Going Retro: shooting film
By Paul Morse, Los Angeles Times

Photo by Robert Hansashiro

Photo by Robert Hansashiro
At the U.S. Olympic Track and Field Team Trials I decided to try something new with my photography. I wanted to go retro, to return to the olden days of newspaper sports photography when the fastest humans where captured by the fastest cameras on that old medium called film. I wanted to capture all the decisive moments, especially those in between my digital camera's 3.5 frames a second motor drive.

My colleague Wally Skalij and I used the Trials as a warm up for the Olympics. In Sydney we would be able to shoot film on the nighttime events because we had already blown our deadline for the next day's paper.

Since NBC didn't change the event times to accommodate American prime time viewing slots a majority of the days biggest events will happen around 4 am Pacific Standard time. This would give us enough time to have our film run at the MPC and still make deadline the next day. This was one time when NBC may actually help us get better photos unlike at the Trials.

I'm no stranger to shooting digital and I believe it is the most amazing tool for newspaper and wire photographers. I'm not afraid to shoot the Olympics on digital. I have covered the Super Bowl, the NCAA basketball tournament and the entire Lakers NBA Championship run on digital. I have learned to deal with that "delay" and in a have re-learned to shoot peak action moments again instead of blasting the motor drive. In the scheme of covering a large event digital is the most convenient way to go.
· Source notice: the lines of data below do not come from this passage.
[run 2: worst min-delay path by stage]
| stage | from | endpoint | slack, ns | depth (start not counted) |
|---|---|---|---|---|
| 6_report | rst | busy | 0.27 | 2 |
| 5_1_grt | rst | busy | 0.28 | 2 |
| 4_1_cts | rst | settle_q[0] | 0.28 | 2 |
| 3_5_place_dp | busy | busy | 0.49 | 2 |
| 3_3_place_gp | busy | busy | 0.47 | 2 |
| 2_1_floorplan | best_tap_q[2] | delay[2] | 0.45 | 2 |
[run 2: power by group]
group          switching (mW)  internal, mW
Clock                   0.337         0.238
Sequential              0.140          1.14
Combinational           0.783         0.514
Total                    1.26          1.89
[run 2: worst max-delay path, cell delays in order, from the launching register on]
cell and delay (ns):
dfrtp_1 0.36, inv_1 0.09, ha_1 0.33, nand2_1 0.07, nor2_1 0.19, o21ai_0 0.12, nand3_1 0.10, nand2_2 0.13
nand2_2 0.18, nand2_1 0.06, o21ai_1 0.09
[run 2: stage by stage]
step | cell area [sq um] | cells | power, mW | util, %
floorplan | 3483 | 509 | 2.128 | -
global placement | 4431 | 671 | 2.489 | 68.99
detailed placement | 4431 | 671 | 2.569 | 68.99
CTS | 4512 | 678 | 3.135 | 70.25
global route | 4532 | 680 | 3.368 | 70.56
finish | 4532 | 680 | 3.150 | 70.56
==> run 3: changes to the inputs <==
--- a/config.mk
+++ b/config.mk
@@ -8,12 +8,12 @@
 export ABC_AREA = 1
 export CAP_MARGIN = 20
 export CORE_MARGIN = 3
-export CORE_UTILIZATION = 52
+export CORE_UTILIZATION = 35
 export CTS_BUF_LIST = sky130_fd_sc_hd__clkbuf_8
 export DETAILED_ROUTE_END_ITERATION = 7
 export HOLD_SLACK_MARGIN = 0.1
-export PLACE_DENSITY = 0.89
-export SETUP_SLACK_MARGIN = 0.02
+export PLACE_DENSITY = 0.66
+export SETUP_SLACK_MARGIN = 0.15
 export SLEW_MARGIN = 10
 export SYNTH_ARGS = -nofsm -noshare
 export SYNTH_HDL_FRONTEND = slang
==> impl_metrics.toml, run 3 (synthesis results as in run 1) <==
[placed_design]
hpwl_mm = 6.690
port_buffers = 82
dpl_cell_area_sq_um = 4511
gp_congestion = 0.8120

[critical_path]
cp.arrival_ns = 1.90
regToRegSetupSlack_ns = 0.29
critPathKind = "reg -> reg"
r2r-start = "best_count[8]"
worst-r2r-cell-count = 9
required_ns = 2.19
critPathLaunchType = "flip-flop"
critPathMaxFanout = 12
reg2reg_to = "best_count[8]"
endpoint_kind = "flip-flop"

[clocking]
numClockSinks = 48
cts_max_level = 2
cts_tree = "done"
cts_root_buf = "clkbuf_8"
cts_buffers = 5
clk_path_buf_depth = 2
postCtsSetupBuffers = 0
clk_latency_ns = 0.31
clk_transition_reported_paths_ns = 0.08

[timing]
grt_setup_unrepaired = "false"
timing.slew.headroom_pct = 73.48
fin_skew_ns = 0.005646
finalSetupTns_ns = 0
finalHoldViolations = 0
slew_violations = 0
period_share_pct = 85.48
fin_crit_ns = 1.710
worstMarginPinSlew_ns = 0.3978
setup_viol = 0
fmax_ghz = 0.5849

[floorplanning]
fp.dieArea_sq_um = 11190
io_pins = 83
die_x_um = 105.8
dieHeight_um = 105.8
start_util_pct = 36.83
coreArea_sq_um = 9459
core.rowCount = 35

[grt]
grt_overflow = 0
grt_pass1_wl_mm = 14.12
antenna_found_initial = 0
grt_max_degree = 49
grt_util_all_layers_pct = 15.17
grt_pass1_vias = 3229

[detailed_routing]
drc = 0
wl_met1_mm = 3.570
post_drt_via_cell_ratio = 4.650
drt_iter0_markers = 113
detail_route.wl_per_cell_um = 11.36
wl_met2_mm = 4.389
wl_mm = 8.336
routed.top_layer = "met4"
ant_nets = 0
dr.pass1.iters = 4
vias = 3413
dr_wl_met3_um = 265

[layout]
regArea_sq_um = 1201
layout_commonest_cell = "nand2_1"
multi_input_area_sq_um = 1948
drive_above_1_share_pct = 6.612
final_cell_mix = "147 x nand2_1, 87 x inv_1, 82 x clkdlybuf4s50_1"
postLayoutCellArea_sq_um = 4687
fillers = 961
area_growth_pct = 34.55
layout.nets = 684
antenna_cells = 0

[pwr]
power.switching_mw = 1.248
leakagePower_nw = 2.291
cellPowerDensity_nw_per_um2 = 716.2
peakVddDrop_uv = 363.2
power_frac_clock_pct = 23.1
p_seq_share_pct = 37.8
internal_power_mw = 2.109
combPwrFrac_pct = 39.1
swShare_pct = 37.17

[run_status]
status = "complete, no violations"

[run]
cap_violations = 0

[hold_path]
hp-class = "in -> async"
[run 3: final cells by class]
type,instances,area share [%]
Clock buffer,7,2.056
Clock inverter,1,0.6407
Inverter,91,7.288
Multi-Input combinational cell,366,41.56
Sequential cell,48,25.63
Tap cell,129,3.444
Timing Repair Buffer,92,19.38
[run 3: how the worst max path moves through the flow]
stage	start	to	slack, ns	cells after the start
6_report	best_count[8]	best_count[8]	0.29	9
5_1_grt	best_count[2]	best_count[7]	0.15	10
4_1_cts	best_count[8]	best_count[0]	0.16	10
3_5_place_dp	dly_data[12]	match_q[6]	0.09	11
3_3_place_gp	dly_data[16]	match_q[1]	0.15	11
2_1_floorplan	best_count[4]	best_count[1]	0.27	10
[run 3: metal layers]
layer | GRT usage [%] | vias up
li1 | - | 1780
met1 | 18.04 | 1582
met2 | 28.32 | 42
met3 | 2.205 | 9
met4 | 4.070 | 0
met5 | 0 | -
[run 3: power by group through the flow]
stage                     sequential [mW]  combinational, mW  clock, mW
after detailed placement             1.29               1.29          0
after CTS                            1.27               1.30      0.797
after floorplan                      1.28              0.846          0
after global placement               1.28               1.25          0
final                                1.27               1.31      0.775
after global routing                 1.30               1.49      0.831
Photo by Paul Morse/LA Times

Photo by Paul Morse/LA Times
Using the film cameras was great! I loved the large bright viewfinder that gave the impression of looking through a large picture frame rather than down a tunnel. Also the camera fit perfectly into my hand rather than the digital camera which felt like holding a brick.
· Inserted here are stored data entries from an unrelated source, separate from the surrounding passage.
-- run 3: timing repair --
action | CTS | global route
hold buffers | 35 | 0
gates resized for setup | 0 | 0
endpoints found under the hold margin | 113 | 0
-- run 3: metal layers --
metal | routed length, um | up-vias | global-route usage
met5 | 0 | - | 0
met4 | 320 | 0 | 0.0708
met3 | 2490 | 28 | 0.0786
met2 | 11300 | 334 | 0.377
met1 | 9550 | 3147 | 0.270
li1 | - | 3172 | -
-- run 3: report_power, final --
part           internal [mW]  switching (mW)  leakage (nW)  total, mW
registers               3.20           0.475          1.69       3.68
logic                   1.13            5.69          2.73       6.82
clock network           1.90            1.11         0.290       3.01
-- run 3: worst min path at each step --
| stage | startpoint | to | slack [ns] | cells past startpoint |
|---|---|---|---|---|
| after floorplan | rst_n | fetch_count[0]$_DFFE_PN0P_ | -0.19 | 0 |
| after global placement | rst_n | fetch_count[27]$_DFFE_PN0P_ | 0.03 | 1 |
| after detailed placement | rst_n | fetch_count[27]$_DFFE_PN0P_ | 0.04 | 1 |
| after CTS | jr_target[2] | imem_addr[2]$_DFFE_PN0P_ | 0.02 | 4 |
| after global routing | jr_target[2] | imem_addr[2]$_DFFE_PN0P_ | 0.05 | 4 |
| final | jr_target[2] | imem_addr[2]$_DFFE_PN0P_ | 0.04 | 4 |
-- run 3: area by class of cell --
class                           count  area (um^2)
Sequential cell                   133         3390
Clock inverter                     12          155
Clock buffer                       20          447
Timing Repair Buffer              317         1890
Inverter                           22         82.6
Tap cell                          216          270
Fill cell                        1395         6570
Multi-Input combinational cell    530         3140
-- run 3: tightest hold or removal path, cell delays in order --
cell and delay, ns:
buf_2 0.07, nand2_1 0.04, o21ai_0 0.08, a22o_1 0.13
Having so many shots to choose from made things fun again. The reactions of Marion Jones after winning the womens100 meter dash, Gail Devers clearing the hurdles and the face of Adam Nelson as his throw leaves his fingertips in the shot put. On the flip side that was the biggest problem having burned a whole roll in a few seconds. Many times I'd get so caught up in shooting that I'd fail to notice that I would only have a 10 frames left to go. 10 frames aren't enough when the camera shoots nine in a second. I found my self-countering the motor drive by just shooting a frame at a time just like the digital camera.

It's strange; when switching form the digital to the film cameras I didn't automatically start pressing the back of the camera looking for the image on the screen. Instead I was looking at the frame counter and wondering if I should make one more run to the car to get more film.
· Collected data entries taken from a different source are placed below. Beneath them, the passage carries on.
[src/rtl/vga_pkg.sv]
// rtl/vga_pkg.sv - shared VGA timing constants and sprite fetch state encoding
package vga_pkg;

    localparam logic [9:0] H_ACTIVE = 10'd640;
    localparam logic [9:0] V_ACTIVE = 10'd480;
    localparam logic [9:0] V_TOTAL  = 10'd525;
    localparam logic [9:0] V_LAST   = V_TOTAL - 10'd1;

    typedef enum logic [1:0] {
        IDLE    = 2'd0,
        ADDR    = 2'd1,
        CAPTURE = 2'd2
    } fetch_state_t;

endpackage

[src/rtl/sprite_row_shifter.sv]
// rtl/sprite_row_shifter.sv - serialises one sprite row MSB-first with pixel replication
module sprite_row_shifter
    import vga_pkg::*;
#(
    parameter int SPRITE_W = 16,
    parameter int SCALE    = 1
) (
    input  logic                Clk,
    input  logic                Reset_n,
    input  logic                pixel_ce,
    input  logic [9:0]          DrawX,
    input  logic [9:0]          start_x,
    input  logic                row_valid,
    input  logic [SPRITE_W-1:0] row_data,
    output logic                pixel_on
);

    localparam int BIT_W = $clog2(SPRITE_W);
    localparam int REP_W = (SCALE > 1) ? $clog2(SCALE) : 1;
    localparam logic [BIT_W-1:0] BIT_MAX = BIT_W'(SPRITE_W - 1);
    localparam logic [REP_W-1:0] REP_MAX = REP_W'(SCALE - 1);

    logic [SPRITE_W-1:0] shifter;
    logic [BIT_W-1:0]    bit_cnt;
    logic [REP_W-1:0]    rep_cnt;

    // pixel_on always mirrors shifter's MSB while a row is in flight
    always_ff @(posedge Clk or negedge Reset_n) begin
        if (!Reset_n) begin
            pixel_on <= 1'b0;
            shifter  <= '0;
            bit_cnt  <= '0;
            rep_cnt  <= '0;
        end else if (pixel_ce) begin
            if (DrawX >= H_ACTIVE) begin
                pixel_on <= 1'b0;
                bit_cnt  <= '0;
            end else if (row_valid && (DrawX == start_x)) begin
                pixel_on <= row_data[SPRITE_W-1];
                shifter  <= row_data;
                bit_cnt  <= BIT_MAX;
                rep_cnt  <= REP_MAX;
            end else if ((bit_cnt != '0) || (rep_cnt != '0)) begin
                if (rep_cnt != '0) begin
                    rep_cnt  <= rep_cnt - REP_W'(1);
                    pixel_on <= shifter[SPRITE_W-1];
                end else begin
                    shifter  <= {shifter[SPRITE_W-2:0], 1'b0};
                    pixel_on <= shifter[SPRITE_W-2];
                    bit_cnt  <= bit_cnt - BIT_W'(1);
                    rep_cnt  <= REP_MAX;
                end
            end else begin
                pixel_on <= 1'b0;
            end
        end
    end

endmodule

[src/rtl/ship_sprite_reader.sv]
// rtl/ship_sprite_reader.sv - fetches ship sprite rows in hblank and drives ship_on per pixel
module ship_sprite_reader
    import vga_pkg::*;
#(
    parameter int SPRITE_W = 16,
    parameter int SPRITE_H = 8,
    parameter int SCALE    = 1
) (
    input  logic                Clk,
    input  logic                Reset_n,
    input  logic                pixel_ce,
    input  logic [9:0]          DrawX,
    input  logic [9:0]          DrawY,
    input  logic [9:0]          ShipX,
    input  logic [9:0]          ShipY,
    output logic [7:0]          rom_addr,
    input  logic [SPRITE_W-1:0] rom_data,
    output logic                ship_on
);

    localparam int          SHIFT = $clog2(SCALE);
    localparam logic [10:0] SPAN  = 11'(SPRITE_H * SCALE);

    fetch_state_t        state;
    logic [9:0]          ship_x_l;
    logic [9:0]          ship_y_l;
    logic [SPRITE_W-1:0] row_reg;
    logic                row_valid;
    logic [9:0]          next_line;
    logic [10:0]         row_off;
    logic                row_hit;
    logic                hblank_start;
    logic                frame_latch;

    always_comb begin
        next_line    = (DrawY == V_LAST) ? 10'd0 : DrawY + 10'd1;
        row_off      = {1'b0, next_line} - {1'b0, ship_y_l};
        row_hit      = (next_line >= ship_y_l) && (row_off < SPAN);
        hblank_start = pixel_ce && (DrawX == H_ACTIVE);
        frame_latch  = hblank_start && (DrawY == V_ACTIVE);
    end

    // Position is frozen for the whole frame so a moving ship never tears
    always_ff @(posedge Clk or negedge Reset_n) begin
        if (!Reset_n) begin
            ship_x_l <= '0;
            ship_y_l <= '0;
        end else if (frame_latch) begin
            ship_x_l <= ShipX;
            ship_y_l <= ShipY;
        end
    end

    always_ff @(posedge Clk or negedge Reset_n) begin
        if (!Reset_n) begin
            state     <= IDLE;
            rom_addr  <= '0;
            row_reg   <= '0;
            row_valid <= 1'b0;
        end else begin
            case (state)
                IDLE: begin
                    if (hblank_start) begin
                        if (row_hit) begin
                            rom_addr <= 8'(row_off >> SHIFT);
                            state    <= ADDR;
                        end else begin
                            row_valid <= 1'b0;
                        end
                    end
                end
                ADDR: begin
                    state <= CAPTURE;
                end
                CAPTURE: begin
                    row_reg   <= rom_data;
                    row_valid <= 1'b1;
                    state     <= IDLE;
                end
                default: begin
                    state <= IDLE;
                end
            endcase
        end
    end

    sprite_row_shifter #(
        .SPRITE_W (SPRITE_W),
        .SCALE    (SCALE)
    ) u_shifter (
        .Clk       (Clk),
        .Reset_n   (Reset_n),
        .pixel_ce  (pixel_ce),
        .DrawX     (DrawX),
        .start_x   (ship_x_l),
        .row_valid (row_valid),
        .row_data  (row_reg),
        .pixel_on  (ship_on)
    );

endmodule

[config.mk]
export PLATFORM = sky130hd
export DESIGN_NAME = ship_sprite_reader
export DESIGN_NICKNAME = d
export VERILOG_FILES = /design/src/rtl/vga_pkg.sv /design/src/rtl/sprite_row_shifter.sv /design/src/rtl/ship_sprite_reader.sv
export SDC_FILE = /design/constraint.sdc
export NUM_CORES = 1
export LEC_CHECK = 0
export BUFFER_PORTS_ARGS = -buffer_cell sky130_fd_sc_hd__buf_2
export CAP_MARGIN = 20
export CELL_PAD_IN_SITES_DETAIL_PLACEMENT = 0
export CELL_PAD_IN_SITES_GLOBAL_PLACEMENT = 2
export CORE_MARGIN = 2
export CORE_UTILIZATION = 38
export CTS_CLUSTER_SIZE = 16
export DETAILED_ROUTE_END_ITERATION = 10
export HOLD_SLACK_MARGIN = 0.05
export PLACE_DENSITY = 0.93
export SYNTH_ARGS = -nofsm -noshare
export SYNTH_HDL_FRONTEND = slang
export SYNTH_SLANG_ARGS = --single-unit
[constraint.sdc]
create_clock -name Clk -period 3.9 [get_ports Clk]
set_input_delay 0.39 -clock Clk [delete_from_list [all_inputs] [get_ports Clk]]
set_output_delay 0.39 -clock Clk [all_outputs]
set_load 0.02 [all_outputs]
We didn't shoot the whole event on film. There were times when making deadline by driving the film to the local one-hour photo store was impossible. Under deadline waiting for film to be processed is torture compared to "chimping" the digital cameras and sending the images right after shooting them.

After the delay of waiting to see my images I was very pleased with my decision to use the film cameras. That "delay" that I have been dealing with was quite real. While editing the too many rolls I shot over the 8-day event I found all moments that I remember shooting, captured just when I wanted them. Seeing the crisp, saturated images appear on my computer screen after the film scanner finished it's buzzing was worth the wait. Dealing with film's delays was frustrating but the rush from seeing the images was exhilarating at the same time. It felt like I was discovering sports photography over again.

(Paul Morse is a staff photographer with the Los Angeles Times. He will be covering the upcoming Summer Olympic Games in Sydney, Australia.)